What to do
Extract, without alteration, each line from the start of the listing to the line bearing "1390 | 0.478 |".

• • • • •

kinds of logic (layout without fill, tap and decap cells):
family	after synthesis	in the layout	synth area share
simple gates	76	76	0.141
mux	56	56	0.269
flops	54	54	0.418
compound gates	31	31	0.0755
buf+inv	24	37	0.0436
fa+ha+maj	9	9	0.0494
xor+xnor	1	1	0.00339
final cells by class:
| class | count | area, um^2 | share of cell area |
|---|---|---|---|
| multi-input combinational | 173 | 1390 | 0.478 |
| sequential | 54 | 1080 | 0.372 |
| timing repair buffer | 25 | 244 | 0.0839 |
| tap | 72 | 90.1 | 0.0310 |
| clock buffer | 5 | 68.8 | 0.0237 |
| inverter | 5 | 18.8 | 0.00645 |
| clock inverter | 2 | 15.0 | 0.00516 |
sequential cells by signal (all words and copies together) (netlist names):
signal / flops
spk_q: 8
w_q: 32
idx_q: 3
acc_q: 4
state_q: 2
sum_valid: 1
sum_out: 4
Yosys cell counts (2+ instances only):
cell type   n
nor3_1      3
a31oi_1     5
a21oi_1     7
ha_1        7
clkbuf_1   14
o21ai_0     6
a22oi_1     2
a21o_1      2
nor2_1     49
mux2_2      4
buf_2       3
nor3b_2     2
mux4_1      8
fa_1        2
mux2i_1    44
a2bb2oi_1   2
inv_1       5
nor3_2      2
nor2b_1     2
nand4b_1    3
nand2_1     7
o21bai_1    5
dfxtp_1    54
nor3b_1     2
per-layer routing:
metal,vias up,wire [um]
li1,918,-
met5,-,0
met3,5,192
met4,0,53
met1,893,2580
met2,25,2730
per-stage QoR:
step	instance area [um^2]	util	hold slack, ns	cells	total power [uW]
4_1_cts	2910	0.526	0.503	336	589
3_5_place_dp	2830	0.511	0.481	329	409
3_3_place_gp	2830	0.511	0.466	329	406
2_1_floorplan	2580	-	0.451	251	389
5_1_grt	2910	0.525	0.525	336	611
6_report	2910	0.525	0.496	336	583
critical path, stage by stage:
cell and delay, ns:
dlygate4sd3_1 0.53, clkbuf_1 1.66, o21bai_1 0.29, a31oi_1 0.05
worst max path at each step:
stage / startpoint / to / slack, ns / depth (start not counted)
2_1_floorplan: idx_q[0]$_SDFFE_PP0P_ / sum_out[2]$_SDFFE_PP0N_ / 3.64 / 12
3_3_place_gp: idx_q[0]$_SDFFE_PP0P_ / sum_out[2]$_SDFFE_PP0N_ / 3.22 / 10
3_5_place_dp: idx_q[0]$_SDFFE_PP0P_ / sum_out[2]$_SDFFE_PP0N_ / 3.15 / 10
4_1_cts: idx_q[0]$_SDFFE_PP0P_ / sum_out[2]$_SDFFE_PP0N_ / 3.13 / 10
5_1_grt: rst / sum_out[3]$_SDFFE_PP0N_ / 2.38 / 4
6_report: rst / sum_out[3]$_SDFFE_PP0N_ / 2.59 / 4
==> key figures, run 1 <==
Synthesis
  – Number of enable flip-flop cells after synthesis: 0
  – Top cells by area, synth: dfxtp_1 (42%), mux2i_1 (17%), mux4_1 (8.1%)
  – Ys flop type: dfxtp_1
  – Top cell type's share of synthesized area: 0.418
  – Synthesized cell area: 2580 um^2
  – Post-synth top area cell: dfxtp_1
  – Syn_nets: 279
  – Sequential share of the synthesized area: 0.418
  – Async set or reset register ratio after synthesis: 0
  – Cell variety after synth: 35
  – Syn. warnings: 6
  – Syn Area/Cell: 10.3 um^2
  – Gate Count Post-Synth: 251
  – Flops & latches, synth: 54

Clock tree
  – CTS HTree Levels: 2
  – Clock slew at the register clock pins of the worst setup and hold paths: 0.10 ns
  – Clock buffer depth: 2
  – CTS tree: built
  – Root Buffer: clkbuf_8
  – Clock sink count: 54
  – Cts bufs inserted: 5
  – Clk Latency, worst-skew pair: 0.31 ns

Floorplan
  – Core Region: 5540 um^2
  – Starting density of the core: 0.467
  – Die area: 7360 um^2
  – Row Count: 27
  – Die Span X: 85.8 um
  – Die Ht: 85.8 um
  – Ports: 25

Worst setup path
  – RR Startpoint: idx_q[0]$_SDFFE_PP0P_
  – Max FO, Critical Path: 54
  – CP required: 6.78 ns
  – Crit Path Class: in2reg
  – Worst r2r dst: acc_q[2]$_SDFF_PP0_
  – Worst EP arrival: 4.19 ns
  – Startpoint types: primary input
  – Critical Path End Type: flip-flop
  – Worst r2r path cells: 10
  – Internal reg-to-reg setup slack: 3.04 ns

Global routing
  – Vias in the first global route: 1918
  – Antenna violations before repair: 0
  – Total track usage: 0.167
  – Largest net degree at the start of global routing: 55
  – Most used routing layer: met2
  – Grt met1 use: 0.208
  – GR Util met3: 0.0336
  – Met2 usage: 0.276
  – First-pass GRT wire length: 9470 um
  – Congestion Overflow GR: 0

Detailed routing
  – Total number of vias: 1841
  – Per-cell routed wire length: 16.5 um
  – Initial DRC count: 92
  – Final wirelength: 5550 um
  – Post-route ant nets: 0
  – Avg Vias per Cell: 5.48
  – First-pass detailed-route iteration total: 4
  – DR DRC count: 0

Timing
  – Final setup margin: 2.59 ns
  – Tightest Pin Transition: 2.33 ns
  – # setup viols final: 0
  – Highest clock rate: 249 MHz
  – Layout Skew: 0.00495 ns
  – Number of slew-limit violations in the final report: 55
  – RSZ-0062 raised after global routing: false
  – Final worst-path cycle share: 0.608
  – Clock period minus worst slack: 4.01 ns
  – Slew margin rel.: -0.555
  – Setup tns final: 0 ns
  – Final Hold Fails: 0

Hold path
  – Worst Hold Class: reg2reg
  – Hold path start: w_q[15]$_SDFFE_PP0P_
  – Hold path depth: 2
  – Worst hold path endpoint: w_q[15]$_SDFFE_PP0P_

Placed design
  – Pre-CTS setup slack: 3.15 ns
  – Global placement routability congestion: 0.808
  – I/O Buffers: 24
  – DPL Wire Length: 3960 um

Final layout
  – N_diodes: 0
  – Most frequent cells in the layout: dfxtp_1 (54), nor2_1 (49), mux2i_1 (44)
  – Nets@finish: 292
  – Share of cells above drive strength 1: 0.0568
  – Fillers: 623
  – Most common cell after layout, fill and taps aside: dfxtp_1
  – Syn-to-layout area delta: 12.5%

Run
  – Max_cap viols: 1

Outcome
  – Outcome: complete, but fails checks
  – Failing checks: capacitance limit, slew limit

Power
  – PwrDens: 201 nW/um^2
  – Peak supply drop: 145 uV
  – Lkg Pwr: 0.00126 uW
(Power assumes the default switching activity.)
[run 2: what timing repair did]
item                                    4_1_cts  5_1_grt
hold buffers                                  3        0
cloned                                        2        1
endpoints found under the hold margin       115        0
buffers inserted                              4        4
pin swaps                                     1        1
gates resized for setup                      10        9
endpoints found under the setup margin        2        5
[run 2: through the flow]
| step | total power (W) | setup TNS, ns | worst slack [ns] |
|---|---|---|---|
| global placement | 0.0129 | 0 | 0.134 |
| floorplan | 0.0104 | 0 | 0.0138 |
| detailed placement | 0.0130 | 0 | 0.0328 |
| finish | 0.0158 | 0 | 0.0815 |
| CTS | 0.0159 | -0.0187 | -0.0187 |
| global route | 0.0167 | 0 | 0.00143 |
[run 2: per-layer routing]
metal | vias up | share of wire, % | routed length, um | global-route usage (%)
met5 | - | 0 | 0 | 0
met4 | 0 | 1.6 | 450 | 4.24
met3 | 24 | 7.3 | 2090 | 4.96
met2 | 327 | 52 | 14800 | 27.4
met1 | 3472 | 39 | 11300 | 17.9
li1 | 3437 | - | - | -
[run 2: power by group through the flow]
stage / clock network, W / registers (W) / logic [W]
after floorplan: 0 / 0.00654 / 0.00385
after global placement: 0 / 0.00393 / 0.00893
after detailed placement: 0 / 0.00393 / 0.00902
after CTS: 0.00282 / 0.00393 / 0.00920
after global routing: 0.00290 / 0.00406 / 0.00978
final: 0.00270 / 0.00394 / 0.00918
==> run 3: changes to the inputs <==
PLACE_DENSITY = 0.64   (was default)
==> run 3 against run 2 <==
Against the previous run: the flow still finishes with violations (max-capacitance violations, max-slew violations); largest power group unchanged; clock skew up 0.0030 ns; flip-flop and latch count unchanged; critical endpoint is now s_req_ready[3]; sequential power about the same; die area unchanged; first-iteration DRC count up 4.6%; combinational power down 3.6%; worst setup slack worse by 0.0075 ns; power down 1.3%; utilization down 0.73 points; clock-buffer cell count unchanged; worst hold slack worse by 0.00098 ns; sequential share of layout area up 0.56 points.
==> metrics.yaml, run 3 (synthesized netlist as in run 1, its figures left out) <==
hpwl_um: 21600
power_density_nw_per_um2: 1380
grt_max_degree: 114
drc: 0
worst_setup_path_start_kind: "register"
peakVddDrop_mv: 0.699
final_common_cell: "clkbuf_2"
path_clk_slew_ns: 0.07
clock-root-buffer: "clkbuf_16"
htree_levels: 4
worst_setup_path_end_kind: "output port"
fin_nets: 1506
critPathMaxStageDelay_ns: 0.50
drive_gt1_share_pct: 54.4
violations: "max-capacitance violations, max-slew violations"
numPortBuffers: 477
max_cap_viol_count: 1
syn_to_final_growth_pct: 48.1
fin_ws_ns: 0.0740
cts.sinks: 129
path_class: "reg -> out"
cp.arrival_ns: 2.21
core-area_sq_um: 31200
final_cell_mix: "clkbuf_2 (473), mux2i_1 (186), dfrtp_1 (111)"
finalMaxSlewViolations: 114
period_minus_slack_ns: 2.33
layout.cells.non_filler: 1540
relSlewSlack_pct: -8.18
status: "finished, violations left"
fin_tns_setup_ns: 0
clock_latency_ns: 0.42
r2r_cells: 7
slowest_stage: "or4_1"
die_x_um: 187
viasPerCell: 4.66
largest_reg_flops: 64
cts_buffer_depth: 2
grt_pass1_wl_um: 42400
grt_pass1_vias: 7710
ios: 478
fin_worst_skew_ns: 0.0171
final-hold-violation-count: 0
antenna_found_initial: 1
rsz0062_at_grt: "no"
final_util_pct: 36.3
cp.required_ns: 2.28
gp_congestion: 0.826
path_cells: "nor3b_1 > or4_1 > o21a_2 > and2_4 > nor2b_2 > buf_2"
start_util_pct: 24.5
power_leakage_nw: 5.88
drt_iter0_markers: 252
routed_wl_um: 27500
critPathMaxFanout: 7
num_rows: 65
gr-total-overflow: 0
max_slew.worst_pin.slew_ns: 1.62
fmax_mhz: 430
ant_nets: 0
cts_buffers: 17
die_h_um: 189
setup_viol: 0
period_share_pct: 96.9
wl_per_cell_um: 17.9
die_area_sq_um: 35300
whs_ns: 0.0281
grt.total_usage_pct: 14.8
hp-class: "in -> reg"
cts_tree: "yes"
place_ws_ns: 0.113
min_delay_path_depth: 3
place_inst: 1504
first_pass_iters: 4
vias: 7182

• • • • •

Reply
kinds of logic (layout without fill, tap and decap cells):
family	after synthesis	in the layout	synth area share
simple gates	76	76	0.141
mux	56	56	0.269
flops	54	54	0.418
compound gates	31	31	0.0755
buf+inv	24	37	0.0436
fa+ha+maj	9	9	0.0494
xor+xnor	1	1	0.00339
final cells by class:
| class | count | area, um^2 | share of cell area |
|---|---|---|---|
| multi-input combinational | 173 | 1390 | 0.478 |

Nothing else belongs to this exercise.